▶ [Work request]: Spot each line in the data below containing "Required" and copy it.

Start of Extracted data

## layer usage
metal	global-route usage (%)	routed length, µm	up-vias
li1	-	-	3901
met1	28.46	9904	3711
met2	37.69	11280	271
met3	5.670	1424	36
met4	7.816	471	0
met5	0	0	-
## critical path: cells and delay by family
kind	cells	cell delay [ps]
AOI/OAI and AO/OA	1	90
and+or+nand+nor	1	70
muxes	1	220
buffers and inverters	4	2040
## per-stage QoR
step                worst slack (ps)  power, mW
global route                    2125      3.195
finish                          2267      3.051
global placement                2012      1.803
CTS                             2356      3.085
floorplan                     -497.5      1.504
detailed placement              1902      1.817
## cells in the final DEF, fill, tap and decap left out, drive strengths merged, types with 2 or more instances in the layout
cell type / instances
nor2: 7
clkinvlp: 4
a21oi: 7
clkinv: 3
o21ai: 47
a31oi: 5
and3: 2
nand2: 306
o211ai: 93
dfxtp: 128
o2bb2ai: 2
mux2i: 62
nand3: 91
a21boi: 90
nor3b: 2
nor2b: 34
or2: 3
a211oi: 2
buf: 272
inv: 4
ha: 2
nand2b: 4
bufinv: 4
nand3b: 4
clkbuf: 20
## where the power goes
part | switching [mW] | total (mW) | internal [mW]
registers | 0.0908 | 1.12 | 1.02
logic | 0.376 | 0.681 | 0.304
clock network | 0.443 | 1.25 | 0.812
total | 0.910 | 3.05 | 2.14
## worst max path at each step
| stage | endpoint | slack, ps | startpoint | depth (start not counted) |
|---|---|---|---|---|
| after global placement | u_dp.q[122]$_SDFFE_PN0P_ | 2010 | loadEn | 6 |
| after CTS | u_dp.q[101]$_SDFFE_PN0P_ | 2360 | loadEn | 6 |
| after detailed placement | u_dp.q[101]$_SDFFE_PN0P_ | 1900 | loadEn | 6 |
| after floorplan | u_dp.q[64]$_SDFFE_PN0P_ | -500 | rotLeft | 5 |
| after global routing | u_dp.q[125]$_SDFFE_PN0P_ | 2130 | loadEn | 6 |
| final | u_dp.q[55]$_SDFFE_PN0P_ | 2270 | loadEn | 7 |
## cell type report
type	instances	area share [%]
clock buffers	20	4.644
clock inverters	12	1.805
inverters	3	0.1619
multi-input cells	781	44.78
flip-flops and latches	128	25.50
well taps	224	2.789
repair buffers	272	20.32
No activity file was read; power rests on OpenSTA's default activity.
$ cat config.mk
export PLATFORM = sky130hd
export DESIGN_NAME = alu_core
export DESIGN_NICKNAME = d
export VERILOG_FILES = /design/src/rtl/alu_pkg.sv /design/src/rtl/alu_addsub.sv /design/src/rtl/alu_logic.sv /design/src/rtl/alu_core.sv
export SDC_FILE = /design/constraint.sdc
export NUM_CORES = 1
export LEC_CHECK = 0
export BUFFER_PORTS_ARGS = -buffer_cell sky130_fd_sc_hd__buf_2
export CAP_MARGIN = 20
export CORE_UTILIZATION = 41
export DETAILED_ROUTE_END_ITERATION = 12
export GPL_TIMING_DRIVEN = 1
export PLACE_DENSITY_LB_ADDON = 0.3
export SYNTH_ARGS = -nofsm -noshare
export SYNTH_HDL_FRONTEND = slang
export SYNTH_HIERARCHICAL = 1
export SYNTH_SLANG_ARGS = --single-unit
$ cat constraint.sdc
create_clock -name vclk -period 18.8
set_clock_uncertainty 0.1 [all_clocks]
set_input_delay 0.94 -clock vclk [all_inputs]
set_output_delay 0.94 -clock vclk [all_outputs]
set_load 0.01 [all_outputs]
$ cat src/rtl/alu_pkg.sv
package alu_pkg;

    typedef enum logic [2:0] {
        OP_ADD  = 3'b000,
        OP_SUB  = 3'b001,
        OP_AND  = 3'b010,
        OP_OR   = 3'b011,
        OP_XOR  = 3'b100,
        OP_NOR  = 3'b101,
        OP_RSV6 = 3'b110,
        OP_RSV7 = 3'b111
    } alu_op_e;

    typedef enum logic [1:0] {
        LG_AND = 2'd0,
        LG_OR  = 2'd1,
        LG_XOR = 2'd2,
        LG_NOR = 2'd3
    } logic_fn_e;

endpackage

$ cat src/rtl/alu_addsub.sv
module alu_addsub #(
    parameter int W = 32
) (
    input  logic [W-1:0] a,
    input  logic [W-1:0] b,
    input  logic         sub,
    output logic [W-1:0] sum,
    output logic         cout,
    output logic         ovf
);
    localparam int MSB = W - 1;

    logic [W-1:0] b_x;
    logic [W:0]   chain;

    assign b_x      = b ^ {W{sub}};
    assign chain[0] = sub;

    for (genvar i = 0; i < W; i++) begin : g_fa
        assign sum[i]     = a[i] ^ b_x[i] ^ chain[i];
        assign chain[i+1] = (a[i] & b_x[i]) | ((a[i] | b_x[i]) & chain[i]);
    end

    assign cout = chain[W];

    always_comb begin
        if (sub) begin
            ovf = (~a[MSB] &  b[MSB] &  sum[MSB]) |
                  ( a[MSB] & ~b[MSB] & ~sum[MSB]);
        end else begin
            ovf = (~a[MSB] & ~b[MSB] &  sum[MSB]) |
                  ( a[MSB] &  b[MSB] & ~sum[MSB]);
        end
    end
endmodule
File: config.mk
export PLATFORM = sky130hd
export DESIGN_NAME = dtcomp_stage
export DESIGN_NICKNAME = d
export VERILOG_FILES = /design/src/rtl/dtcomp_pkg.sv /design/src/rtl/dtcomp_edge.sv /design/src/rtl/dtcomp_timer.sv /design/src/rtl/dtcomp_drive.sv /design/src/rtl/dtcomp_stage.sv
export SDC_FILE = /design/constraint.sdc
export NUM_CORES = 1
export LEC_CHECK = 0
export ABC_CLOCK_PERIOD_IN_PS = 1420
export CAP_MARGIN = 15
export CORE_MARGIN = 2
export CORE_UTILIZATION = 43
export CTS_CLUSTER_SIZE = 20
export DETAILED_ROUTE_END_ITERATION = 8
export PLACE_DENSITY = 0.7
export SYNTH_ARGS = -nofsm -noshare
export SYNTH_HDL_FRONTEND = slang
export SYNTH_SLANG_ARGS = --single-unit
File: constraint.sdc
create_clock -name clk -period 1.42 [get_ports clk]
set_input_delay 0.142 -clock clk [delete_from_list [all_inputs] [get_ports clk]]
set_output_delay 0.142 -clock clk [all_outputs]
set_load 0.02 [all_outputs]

End of Extracted data
Start of Extracted data

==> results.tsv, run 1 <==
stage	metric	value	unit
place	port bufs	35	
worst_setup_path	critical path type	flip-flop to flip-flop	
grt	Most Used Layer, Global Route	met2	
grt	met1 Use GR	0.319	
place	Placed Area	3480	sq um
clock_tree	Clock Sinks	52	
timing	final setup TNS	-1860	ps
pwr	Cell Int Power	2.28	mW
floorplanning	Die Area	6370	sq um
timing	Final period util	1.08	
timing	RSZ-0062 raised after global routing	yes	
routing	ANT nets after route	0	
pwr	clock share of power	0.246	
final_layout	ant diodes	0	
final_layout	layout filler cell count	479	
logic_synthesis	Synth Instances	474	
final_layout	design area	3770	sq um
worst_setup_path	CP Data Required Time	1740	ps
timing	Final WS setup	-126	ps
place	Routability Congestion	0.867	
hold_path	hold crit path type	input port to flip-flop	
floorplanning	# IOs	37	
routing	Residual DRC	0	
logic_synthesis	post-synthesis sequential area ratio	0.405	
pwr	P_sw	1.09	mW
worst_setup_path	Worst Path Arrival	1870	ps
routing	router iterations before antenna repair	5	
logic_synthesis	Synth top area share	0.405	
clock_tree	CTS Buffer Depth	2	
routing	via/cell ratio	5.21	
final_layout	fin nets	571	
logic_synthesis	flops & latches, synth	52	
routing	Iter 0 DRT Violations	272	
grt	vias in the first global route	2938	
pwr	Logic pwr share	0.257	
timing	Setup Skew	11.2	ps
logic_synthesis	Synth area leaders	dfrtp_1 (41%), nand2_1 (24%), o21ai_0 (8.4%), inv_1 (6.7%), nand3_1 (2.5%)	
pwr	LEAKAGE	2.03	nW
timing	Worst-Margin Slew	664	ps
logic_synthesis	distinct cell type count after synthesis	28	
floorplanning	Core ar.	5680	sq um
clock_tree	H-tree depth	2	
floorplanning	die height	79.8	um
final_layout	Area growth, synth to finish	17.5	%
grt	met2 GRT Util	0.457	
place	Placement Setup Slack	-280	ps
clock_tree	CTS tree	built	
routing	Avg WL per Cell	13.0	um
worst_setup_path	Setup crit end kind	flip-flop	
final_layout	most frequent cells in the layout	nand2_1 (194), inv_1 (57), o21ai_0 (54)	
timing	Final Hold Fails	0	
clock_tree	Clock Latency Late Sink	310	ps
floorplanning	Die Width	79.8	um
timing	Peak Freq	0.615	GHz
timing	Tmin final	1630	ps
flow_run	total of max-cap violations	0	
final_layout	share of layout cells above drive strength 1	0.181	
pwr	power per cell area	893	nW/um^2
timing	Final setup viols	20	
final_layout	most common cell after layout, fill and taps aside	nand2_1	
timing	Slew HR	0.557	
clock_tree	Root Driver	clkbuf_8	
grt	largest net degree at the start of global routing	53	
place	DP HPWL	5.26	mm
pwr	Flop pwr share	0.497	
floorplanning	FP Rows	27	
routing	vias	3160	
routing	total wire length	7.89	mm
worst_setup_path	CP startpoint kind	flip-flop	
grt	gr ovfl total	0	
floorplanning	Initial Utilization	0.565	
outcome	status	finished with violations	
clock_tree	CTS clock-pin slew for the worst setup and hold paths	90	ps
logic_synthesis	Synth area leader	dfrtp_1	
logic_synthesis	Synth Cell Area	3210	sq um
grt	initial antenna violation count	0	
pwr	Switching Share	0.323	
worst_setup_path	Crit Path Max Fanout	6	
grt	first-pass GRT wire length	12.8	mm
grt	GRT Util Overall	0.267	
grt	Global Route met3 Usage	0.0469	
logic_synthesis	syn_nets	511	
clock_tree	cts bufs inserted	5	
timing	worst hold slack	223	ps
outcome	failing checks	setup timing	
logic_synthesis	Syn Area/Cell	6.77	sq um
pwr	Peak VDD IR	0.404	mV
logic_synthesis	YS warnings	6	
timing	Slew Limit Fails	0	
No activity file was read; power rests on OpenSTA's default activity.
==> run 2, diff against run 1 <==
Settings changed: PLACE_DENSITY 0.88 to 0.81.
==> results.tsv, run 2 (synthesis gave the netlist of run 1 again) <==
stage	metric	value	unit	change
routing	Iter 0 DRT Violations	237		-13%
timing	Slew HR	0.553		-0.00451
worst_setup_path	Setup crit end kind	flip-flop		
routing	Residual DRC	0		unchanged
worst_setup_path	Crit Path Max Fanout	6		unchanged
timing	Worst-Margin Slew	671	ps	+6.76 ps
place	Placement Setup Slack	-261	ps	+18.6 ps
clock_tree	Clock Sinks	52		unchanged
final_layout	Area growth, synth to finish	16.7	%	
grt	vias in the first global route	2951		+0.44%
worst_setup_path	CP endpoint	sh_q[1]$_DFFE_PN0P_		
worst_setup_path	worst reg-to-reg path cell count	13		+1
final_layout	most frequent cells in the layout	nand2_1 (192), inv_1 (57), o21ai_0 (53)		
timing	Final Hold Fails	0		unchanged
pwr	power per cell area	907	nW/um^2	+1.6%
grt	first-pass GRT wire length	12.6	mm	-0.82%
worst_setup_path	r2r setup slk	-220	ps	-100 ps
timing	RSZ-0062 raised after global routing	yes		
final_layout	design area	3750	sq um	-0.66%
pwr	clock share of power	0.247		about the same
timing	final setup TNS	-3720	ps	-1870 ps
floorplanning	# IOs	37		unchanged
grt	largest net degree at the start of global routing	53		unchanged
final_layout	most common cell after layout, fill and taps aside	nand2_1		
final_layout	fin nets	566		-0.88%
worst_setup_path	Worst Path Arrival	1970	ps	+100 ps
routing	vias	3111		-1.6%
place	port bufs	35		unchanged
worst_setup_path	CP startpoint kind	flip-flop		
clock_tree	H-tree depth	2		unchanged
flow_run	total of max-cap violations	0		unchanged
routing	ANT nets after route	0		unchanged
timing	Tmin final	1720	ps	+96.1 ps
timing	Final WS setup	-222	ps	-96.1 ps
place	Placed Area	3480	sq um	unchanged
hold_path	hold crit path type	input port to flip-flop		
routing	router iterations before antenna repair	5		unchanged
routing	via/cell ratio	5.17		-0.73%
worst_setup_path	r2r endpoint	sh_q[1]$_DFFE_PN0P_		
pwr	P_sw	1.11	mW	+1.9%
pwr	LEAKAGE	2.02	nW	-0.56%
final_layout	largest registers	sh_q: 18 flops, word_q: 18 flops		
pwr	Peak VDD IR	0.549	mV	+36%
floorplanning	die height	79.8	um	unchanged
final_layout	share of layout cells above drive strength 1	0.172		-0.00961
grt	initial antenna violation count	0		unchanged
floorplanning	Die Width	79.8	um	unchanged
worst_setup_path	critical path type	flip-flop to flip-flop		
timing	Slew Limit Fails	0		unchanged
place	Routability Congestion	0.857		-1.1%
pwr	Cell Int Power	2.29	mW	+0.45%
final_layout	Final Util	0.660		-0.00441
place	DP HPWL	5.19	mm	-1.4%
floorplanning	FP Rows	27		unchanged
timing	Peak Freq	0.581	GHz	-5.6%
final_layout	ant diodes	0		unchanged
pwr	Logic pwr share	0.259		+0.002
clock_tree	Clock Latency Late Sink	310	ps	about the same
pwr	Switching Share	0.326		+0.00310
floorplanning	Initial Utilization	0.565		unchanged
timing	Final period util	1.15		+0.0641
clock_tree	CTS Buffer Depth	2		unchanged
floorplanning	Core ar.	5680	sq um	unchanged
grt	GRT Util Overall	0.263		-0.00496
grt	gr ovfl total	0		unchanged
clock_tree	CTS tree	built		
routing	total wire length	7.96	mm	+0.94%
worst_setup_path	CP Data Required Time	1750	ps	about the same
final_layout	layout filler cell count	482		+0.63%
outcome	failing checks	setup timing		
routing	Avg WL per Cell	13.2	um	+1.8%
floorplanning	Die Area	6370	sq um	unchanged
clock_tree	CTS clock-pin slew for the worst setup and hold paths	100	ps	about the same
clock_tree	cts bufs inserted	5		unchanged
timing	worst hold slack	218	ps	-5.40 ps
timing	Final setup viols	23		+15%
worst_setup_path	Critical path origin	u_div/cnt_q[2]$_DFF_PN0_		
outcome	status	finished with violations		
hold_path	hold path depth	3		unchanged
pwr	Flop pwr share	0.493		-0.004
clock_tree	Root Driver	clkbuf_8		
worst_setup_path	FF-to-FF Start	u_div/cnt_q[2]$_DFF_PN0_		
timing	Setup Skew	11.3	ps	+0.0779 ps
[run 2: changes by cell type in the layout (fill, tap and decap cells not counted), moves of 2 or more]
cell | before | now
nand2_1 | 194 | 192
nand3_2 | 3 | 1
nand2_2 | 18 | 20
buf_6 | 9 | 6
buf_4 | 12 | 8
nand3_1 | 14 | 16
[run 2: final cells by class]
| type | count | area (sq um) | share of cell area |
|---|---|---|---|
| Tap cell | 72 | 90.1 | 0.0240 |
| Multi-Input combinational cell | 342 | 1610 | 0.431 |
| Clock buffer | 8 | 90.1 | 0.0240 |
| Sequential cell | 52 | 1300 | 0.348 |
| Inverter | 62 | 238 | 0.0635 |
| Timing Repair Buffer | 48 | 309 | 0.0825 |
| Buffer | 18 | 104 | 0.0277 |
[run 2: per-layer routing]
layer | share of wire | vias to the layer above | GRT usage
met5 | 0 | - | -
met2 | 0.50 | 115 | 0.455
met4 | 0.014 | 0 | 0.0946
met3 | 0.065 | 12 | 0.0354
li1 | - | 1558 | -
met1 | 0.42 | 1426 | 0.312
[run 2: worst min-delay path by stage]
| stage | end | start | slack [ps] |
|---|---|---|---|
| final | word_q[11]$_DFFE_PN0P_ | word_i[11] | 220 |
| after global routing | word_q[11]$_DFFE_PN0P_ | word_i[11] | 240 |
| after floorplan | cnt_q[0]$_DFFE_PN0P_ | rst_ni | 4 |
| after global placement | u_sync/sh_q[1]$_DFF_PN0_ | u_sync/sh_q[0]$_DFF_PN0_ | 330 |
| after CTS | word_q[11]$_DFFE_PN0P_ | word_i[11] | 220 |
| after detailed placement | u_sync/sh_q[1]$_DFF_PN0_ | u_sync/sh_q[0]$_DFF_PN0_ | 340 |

End of Extracted data

▶ [Solution to the problem]:
worst_setup_path	CP Data Required Time	1740	ps
worst_setup_path	CP Data Required Time	1750	ps	about the same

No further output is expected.